- Founders: Hugo Furtado
- Founded in: 2019
- Employees: 8
- Money raised: -
- Ultimate goal: Make navigation intuitive, hands-free, and screen-free for everyone
Just imagine: you are on a city trip in an unknown city and want to go to that one good seafood restaurant. You type the address of your destination into your phone and slip it into your pocket. You do not have to look at your screen, you only have to follow the sounds of your navigation app. If it were up to Hugo Furtado, founder and CEO of Dreamwaves, in a few years time navigation would no longer need a screen. His start-up is working on the development of waveOut: a navigation app that uses 3D audio and AR navigation to take users from A to B.
Dreamwaves’ goal is to make navigation accessible for everyone, including the visually impaired and the blind. High Tech Campus (HTC) in the Dutch city of Eindhoven also wants to improve accessibility for this group of people and has teamed up with this start-up. Flyers promoting the use of the app are displayed on coffee machines throughout the campus. Dreamwaves wants to develop the app as much as possible together with the users and needs test users for this reason, says Hugo Furtado in this edition of the Start-up of the day.
If all goes well, more and more people on the HTC will be walking around with waveOut. Getting back to where it all began: how did you come up with this idea?
“We use sound to get our bearings. It is often present in the background, but we are constantly registering it. When you enter an area, you can determine roughly how many people are present based on the surrounding sound. Whenever you hear sirens, or when someone yells your name, your attention is immediately drawn to that sound. You instinctively store all those sounds and turn them into images. Your imagination creates those images from those sounds. Since sound is so intuitive, you can use it to navigate your way around really well. Then I thought, why don’t I build a platform that can deliver all that information virtually? That’s how waveOut was born.”

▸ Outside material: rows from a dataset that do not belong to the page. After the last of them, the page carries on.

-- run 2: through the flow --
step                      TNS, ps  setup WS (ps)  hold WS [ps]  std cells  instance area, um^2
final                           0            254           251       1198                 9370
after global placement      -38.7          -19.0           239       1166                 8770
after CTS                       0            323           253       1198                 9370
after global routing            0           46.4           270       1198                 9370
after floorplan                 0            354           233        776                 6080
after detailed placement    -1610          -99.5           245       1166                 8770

What can a user expect from waveOut?
“It’s a regular navigation app with a search field and a map. You can navigate by using the screen, but also by using 3D audio. You also see the route on your screen, or via augmented reality with green dots. When you need to turn right, you will hear music or percussion-like sounds in your right ear. The current version of waveOut still needs the phone camera to pinpoint your location, but eventually you should be able to just stow your phone away while you navigate your way around.”

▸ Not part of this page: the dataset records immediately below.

### src/rtl/conv3x3_stream_engine.sv
// conv3x3_stream_engine
// Streaming 3x3 correlation engine. Pixels arrive in raster order. Two line
// buffers plus a 3x3 window register feed a single-cycle MAC. The engine emits
// one shifted and saturated result for every window position that lies fully
// inside the image, so there are (IMG_W-2)x(IMG_H-2) results per frame.
//
// Ports:
//   clk, rst_n           clock and asynchronous active-low reset
//   start                begins a frame (IDLE only)
//   k_we/k_addr/k_data   kernel coefficient write (IDLE only, addr 0..8)
//   pix_valid/pix_ready/pix_data   input pixel stream
//   out_valid/out_ready/out_data/out_acc   result stream (saturated + raw)
//   busy                 state != IDLE
//   done                 one-cycle pulse at end of frame
//
// Handshake: a transfer happens on a rising edge where valid && ready are both
// high. A producer holds its valid and data stable until that transfer occurs.
// pix_ready is low whenever a result is held and not being consumed, so no
// result is ever overwritten.
module conv3x3_stream_engine #(
    parameter int DATA_W = 8,
    parameter int COEF_W = 8,
    parameter int IMG_W  = 16,
    parameter int IMG_H  = 16,
    parameter int ACC_W  = 32,
    parameter int SHIFT  = 0
) (
    input  logic                     clk,
    input  logic                     rst_n,
    input  logic                     start,
    input  logic                     k_we,
    input  logic [3:0]               k_addr,
    input  logic [COEF_W-1:0]        k_data,
    input  logic                     pix_valid,
    output logic                     pix_ready,
    input  logic [DATA_W-1:0]        pix_data,
    output logic                     out_valid,
    input  logic                     out_ready,
    output logic [DATA_W-1:0]        out_data,
    output logic signed [ACC_W-1:0]  out_acc,
    output logic                     busy,
    output logic                     done
);
    localparam logic [1:0] ST_IDLE = 2'd0;
    localparam logic [1:0] ST_RUN  = 2'd1;
    localparam logic [1:0] ST_DONE = 2'd2;

    localparam int CW = $clog2(IMG_W);
    localparam int RW = $clog2(IMG_H);
    localparam logic signed [ACC_W-1:0] SAT_MAX =
        $signed({{(ACC_W-DATA_W){1'b0}}, {DATA_W{1'b1}}});

    logic [1:0]               state;
    logic signed [COEF_W-1:0] kernel   [9];
    logic [DATA_W-1:0]        linebuf0 [IMG_W];
    logic [DATA_W-1:0]        linebuf1 [IMG_W];
    logic [DATA_W-1:0]        win      [3][3];
    logic [DATA_W-1:0]        nwin     [3][3];
    logic [DATA_W-1:0]        new_col  [3];
    logic [CW-1:0]            col;
    logic [RW-1:0]            row;
    logic                     last_taken;   // final pixel of the frame accepted
    logic                     pix_fire;
    logic                     win_ok;
    logic                     last_pix;
    logic signed [ACC_W-1:0]  acc_next;
    logic signed [ACC_W-1:0]  acc_shift;
    logic [DATA_W-1:0]        sat_next;

    // Unsigned pixel times signed coefficient, both widened to ACC_W.
    function automatic logic signed [ACC_W-1:0] mul_term(
        input logic [DATA_W-1:0]        p,
        input logic signed [COEF_W-1:0] k
    );
        return $signed({{(ACC_W-DATA_W){1'b0}}, p}) *
               $signed({{(ACC_W-COEF_W){k[COEF_W-1]}}, k});
    endfunction

    assign pix_ready = (state == ST_RUN) && (!out_valid || out_ready);
    assign pix_fire  = pix_valid && pix_ready;
    assign win_ok    = (row >= RW'(2)) && (col >= CW'(2));
    assign last_pix  = (row == RW'(IMG_H-1)) && (col == CW'(IMG_W-1));
    assign busy      = (state != ST_IDLE);
    assign done      = (state == ST_DONE);

    // The window as it will look after the current pixel is shifted in; the
    // MAC works on this so the result registers on the accepting edge.
    always_comb begin
        new_col[0] = linebuf1[col];
        new_col[1] = linebuf0[col];
        new_col[2] = pix_data;
        acc_next   = '0;
        for (int i = 0; i < 3; i++) begin
            nwin[i][0] = win[i][1];
            nwin[i][1] = win[i][2];
            nwin[i][2] = new_col[i];
        end
        for (int i = 0; i < 3; i++) begin
            for (int j = 0; j < 3; j++) begin
                acc_next = acc_next + mul_term(nwin[i][j], kernel[3*i+j]);
            end
        end
        acc_shift = acc_next >>> SHIFT;
        if (acc_shift < 0) begin
            sat_next = '0;
        end else if (acc_shift > SAT_MAX) begin
            sat_next = '1;
        end else begin
            sat_next = acc_shift[DATA_W-1:0];
        end
    end

    always_ff @(posedge clk or negedge rst_n) begin
        if (!rst_n) begin
            state <= ST_IDLE;
        end else begin
            case (state)
                ST_IDLE: if (start) state <= ST_RUN;
                // last_taken rises together with the final result, so this
                // handshake is the final result leaving.
                ST_RUN:  if (last_taken && out_valid && out_ready) state <= ST_DONE;
                ST_DONE: state <= ST_IDLE;
                default: state <= ST_IDLE;
            endcase
        end
    end

    always_ff @(posedge clk or negedge rst_n) begin
        if (!rst_n) begin
            for (int i = 0; i < 9; i++) kernel[i] <= '0;
        end else if (state == ST_IDLE && k_we && k_addr < 4'd9) begin
            kernel[k_addr] <= $signed(k_data);
        end
    end

    always_ff @(posedge clk or negedge rst_n) begin
        if (!rst_n) begin
            row        <= '0;
            col        <= '0;
            last_taken <= 1'b0;
            for (int c = 0; c < IMG_W; c++) begin
                linebuf0[c] <= '0;
                linebuf1[c] <= '0;
            end
            for (int i = 0; i < 3; i++)
                for (int j = 0; j < 3; j++) win[i][j] <= '0;
        end else if (state == ST_IDLE && start) begin
            row        <= '0;
            col        <= '0;
            last_taken <= 1'b0;
            for (int c = 0; c < IMG_W; c++) begin
                linebuf0[c] <= '0;
                linebuf1[c] <= '0;
            end
            for (int i = 0; i < 3; i++)
                for (int j = 0; j < 3; j++) win[i][j] <= '0;
        end else if (pix_fire) begin
            linebuf1[col] <= linebuf0[col];
            linebuf0[col] <= pix_data;
            win           <= nwin;
            if (last_pix) last_taken <= 1'b1;
            if (col == CW'(IMG_W-1)) begin
                col <= '0;
                row <= (row == RW'(IMG_H-1)) ? '0 : row + RW'(1);
            end else begin
                col <= col + CW'(1);
            end
        end
    end

    // A new result has priority over retiring the held one.
    always_ff @(posedge clk or negedge rst_n) begin
        if (!rst_n) begin
            out_valid <= 1'b0;
            out_acc   <= '0;
            out_data  <= '0;
        end else if (pix_fire && win_ok) begin
            out_valid <= 1'b1;
            out_acc   <= acc_next;
            out_data  <= sat_next;
        end else if (out_valid && out_ready) begin
            out_valid <= 1'b0;
        end
    end
endmodule
### config.mk
export PLATFORM = sky130hd
export DESIGN_NAME = conv3x3_stream_engine
export DESIGN_NICKNAME = d
export VERILOG_FILES = /design/src/rtl/conv3x3_stream_engine.sv
export SDC_FILE = /design/constraint.sdc
export NUM_CORES = 2
export LEC_CHECK = 0
export CORE_UTILIZATION = 53
export CTS_CLUSTER_DIAMETER = 50
export DETAILED_ROUTE_END_ITERATION = 10
export DONT_BUFFER_PORTS = 1
export MAX_ROUTING_LAYER = met4
export PLACE_DENSITY = 0.72
export SLEW_MARGIN = 40
export SYNTH_ARGS = -nofsm -noshare
export SYNTH_HDL_FRONTEND = slang
export SYNTH_SLANG_ARGS = --single-unit
### constraint.sdc
create_clock -name clk -period 11.8 [get_ports clk]
set_input_delay 2.36 -clock clk [delete_from_list [all_inputs] [get_ports clk]]
set_output_delay 2.36 -clock clk [all_outputs]
set_load 0.01 [all_outputs]
==> results.cfg <==
[setup_path]
end_kind = register
startpoint = col[1]$_DFFE_PN0P_
r2r_cells = 26
r2r-start = col[1]$_DFFE_PN0P_
critPathMaxFanout = 50
crit_path_start_kind = register
critPathArrivalTime_ns = 10.90
path_class = register to register
worst_ep_required_time_ns = 12.31

[detailed_routing]
wl_met3_mm = 7.941
num_vias = 27378
vias_per_cell = 5.632
wl_mm = 110.3
wl_met2_mm = 53.48
wl_met1_mm = 43.86
detail-route-antenna-nets = 0
drt-initial-drc-count = 2350
first_pass_iters = 5
drc = 0
wire_per_inst_um = 22.69
highest-signal-layer = met4

[cts]
clock_latency_ns = 0.69
clockRootBuffer = clkbuf_16
cts_setup_buffers = 0
post_cts_resized = 0
cts_sinks = 421
clkTransAtPathRegs_ns = 0.06
clockBufferDepth = 3
cts_tree = yes
cts-hold-fix-buffers = 0
cts_buffers = 57
htreeDepth = 2

[yosys]
yosysSeqAreaShare = 0.2641
synth_top_family_by_area = adder cells
synth_fa_ha_area_frac = 0.3867
ys.flop_type = dfrtp_1
synth_warnings = 0
syn_area_um2 = 39890
async_reset_ff_frac = 1.000
ys_ff_latch = 421
yosysUniqueCellTypes = 66
synth-compound-area-share = 0.05405
synth_nets = 4836
synthXorXnorAreaFrac = 0.004172
syn_avg_cell_area_um2 = 10.17
syn-instance-count = 3924
synth_mux_area_frac = 0.06597
synthSimpleGateAreaFrac = 0.1359
synth_enable_flop_cells = 0

[timing]
min_period_ns = 10.39
rsz0062_at_grt = false
layout_setup_ws_ns = 1.409
timing.hold.ws_ns = 0.4738
setup_viol = 0
skew_ns = 0.06673
fin_crit_sh = 0.8806
finalHoldViolations = 0
final_max_slew_viol_count = 0
worst_slew_pin_slew_ns = 0.8962
tns_ns = 0
fmax_mhz = 96.23
slew_headroom = 0.4019

[final_layout]
area_growth_syn_to_layout_pct = 7.450
fillerInstances = 6191
final_cell_mix = inv_1 (757), nand2_1 (633), fa_1 (578), dfrtp_1 (417), and2_1 (310)
nets = 4752
final_common_cell = inv_1
stdcell_count = 4861
drive_gt1_frac = 0.08023

[place]
dpl_worst_slack_ns = 1.368
place_inst = 4747
routabilityCongestion = 0.9924
portBuffers = 0
place_hpwl_mm = 84.12

[hold_path]
worstHoldStart = linebuf1[103]$_DFFE_PN0P_
hold-path-cell-count = 2
hold_path_class = register to register

[global_routing]
grt_pass1_wl_mm = 173.6
grt_pass1_vias = 28769
grt_max_degree = 422
globalRouteTotalUtil = 0.3086
antenna_found_initial = 3
gr-total-overflow = 0

[power_and_ir_drop]
leakage_nw = 22.25
power_density_nw_per_um2 = 244.0
switching_power_w = 0.005103
p_clk_frac = 0.182
power_frac_seq = 0.233
p_sw_frac = 0.4879
total_power_w = 0.01046
p_comb_frac = 0.586
ir_drop_uv = 485.9
internal_power_w = 0.005355

[floorplan]
fp.coreArea_um2 = 74450
die_area_um2 = 76360
die_w_um = 276.3
floorplan.initialDensity = 0.5358
chipHeight_um = 276.3
ios = 70
rows = 100

[status]
outcome = complete, no violations

[job]
drv_cap = 0
==> per-stage QoR <==
step	instance area, um^2	utilization
final	42860	0.5757
after floorplan	39890	-
after global placement	40620	0.5456
after global routing	42850	0.5756
after CTS	42750	0.5743
after detailed placement	40630	0.5458
==> worst paths after layout <==
path / slack (ns) / to
min: 0.47 / linebuf1[103]$_DFFE_PN0P_
min in group asynchronous: 1.41 / out_acc[12]$_DFFE_PN0P_
max: 1.41 / out_data[6]$_DFFE_PN0P_
max reg2reg: 1.41 / out_data[6]$_DFFE_PN0P_
max in group asynchronous: 8.57 / linebuf1[115]$_DFFE_PN0P_
min reg2reg: 0.47 / linebuf1[103]$_DFFE_PN0P_
==> area by class of cell <==
cell class              count  area (um^2)  share of cell area
well taps                 969         1212             0.02829
inverters                 757         2841             0.06630
multi-input cells        2575        25840              0.6028
diodes                      3        7.507           0.0001752
repair buffers             28        299.0            0.006977
clock inverters            32        513.0             0.01197
flip-flops and latches    421        10540              0.2460
clock buffers              76         1608             0.03751
==> flip-flops by register name, summed over array words and instances (netlist names) <==
register and flops:
linebuf1 128, out_data 8, nwin 48, row 4, kernel 72, col 4, last_taken 1, out_valid 1
state 2, out_acc 25, linebuf0 128
==> power by group through the flow <==
| stage | registers [W] | clock network (W) | logic, W |
|---|---|---|---|
| final | 0.00244 | 0.00190 | 0.00612 |
| after global placement | 0.00242 | 0 | 0.00592 |
| after detailed placement | 0.00244 | 0 | 0.00598 |
| after floorplan | 0.00217 | 0 | 0.00442 |
| after global routing | 0.00249 | 0.00198 | 0.00673 |
| after CTS | 0.00243 | 0.00192 | 0.00602 |
==> kinds of logic after synthesis <==
family,count (synthesis)
AND/OR/NAND/NOR,1138
buffers and inverters,928
XOR/XNOR,19
multiplexers,154
flip-flops,421
adder cells (fa/ha/maj),886
AO/OA/AOI/OAI,378
==> cell usage after synthesis (3+ instances only) <==
master    number  area (um^2)
o21a_1         4        30.03
nor3_1         4        20.02
nand2_2        5        31.28
o31ai_1        5        37.54
o21ai_0      278         1391
nand4_1        3        18.77
ha_1         308         3854
xor2_1         7        61.31
nand2_1      634         2380
o211ai_1       3        22.52
and4_1         3        26.28
a221o_1        8        80.08
a21o_1        14        105.1
or3_1          4        25.02
buf_1         13        48.80
and2_1       311         1946
fa_1         578        11570
inv_1        757         2841
nor2b_1       33        206.5
mux2i_1        3        30.03
and3_1         6        37.54
nor2_1        49        183.9
buf_2         21        105.1
dfrtp_1      421        10540
a31oi_1       13        81.33
a21oi_1       28        140.1
nand2b_1      26        162.7
mux4_2        80         1802
nand3_1       43        215.2
buf_4          7        52.55
mux2_2        71        799.5
clkbuf_1     126        473.0
xnor2_1       12        105.1
==> critical path: stages, from the launching register on <==
cell      delay [ns]
dfrtp_2         0.73
buf_12          0.34
mux4_2          0.42
mux4_2          0.67
nand2b_1        0.24
fa_1            0.54
fa_1            0.51
inv_1           0.05
fa_1            0.63
fa_1            0.47
fa_1            0.56
fa_1            0.48
fa_1            0.50
fa_1            0.41
fa_1            0.53
inv_1           0.06
fa_1            0.47
inv_1           0.04
ha_1            0.36
and3_1          0.24
a221oi_4        0.42
o221ai_2        0.23
a31oi_2         0.24
xnor2_1         0.15
nor4_4          0.34
a31oi_4         0.17
a221o_1         0.29
==> per-layer routing <==
| metal | track usage | vias to the layer above |
|---|---|---|
| met5 | - | - |
| met4 | 0.1170 | 0 |
| met3 | 0.04403 | 243 |
| met2 | 0.4909 | 1133 |
| met1 | 0.4035 | 14048 |
| li1 | - | 11954 |
(Power assumes the default switching activity.)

It may sound uncomfortable, even a bit frightening, to rely entirely on the sound. What kind of feedback are you getting from the users?
“The best compliment that we ever received was from a partially sighted user. He said it felt almost as if he could see. In other navigation apps, you hear one sentence with an instruction and then it’s a matter of waiting for the next set of instructions. With waveOut, you are constantly hearing sounds – as also happens when you navigate by sight. You can ‘see’ how long it will be before you need to turn and you are prepared for what comes next.”
“For sighted users, it takes some getting used to relying solely on sound. Especially if they don’t read the instructions carefully beforehand. We have learned that almost all users skip the tutorials. Even though that is important, because it is a new way of navigating and it requires a few minutes of explanation. We are still trying to find a solution to that.”
You mentioned it just now: waveOut uses 3D audio. How does that work?
“We make use binaural audio, a technique that transforms virtual sounds into 3D sounds. Users should feel as if they are in the same room as the waveOut audio. Our ears and head have a certain shape, which causes all incoming sounds to be distorted. Is a car passing by on the right? Then the sound arrives in your right ear just a tad earlier. These are only really subtle changes in time and frequency, but they do help you understand where things are spatially via sound. The application of binaural audio still needs to be developed further. The shape of everyone’s head and ears are all different. That means each user should have a customized filter that mimics these shapes, to make the sound as realistic as possible. Right now, that’s not possible; so our app isn’t yet able to work equally well for everyone.”
Besides the use of binaural audio, what has been the greatest challenge so far?
Precisely pinpointing locations. It is extremely difficult to know exactly where a phone is in the world. To pinpoint the location as accurately as possible, we use GPS as well as a smartphone camera and inertial sensors. These are inertial sensors that measure how fast the phone is moving in order to calculate real-time locations. We also use machine learning to detect certain street features that we link to those corresponding ones on conventional maps. But it’s still difficult when you’re walking in the middle of a wide street, or if you’re not near an address. We still have to work on that, because until the app can precisely locate users anywhere, anytime, it cannot be trusted.”
Where will Dreamwaves be in five years from now?
“Then we will be better able to compete with ‘sight.’ It’s an ambitious goal, and one we’re far removed from at the moment. But, we have come a long way. We started with a prototype that was tested within four walls. Right now, our app is so far along that it’s already being used in actual practice. In five years, we plan to be the global reference for audio navigation, and we will have expanded our business. Audio is still underutilized in technology, even though it is becoming more and more popular. People are becoming fed up with screens. Just look at the popularity of podcasts. We are on trend. When combined with augmented reality, the possibilities are endless. Consider, for example, three-dimensional audio experiences, tours for tourists where our app shows what a street looked like a hundred years ago, or traffic alerts.”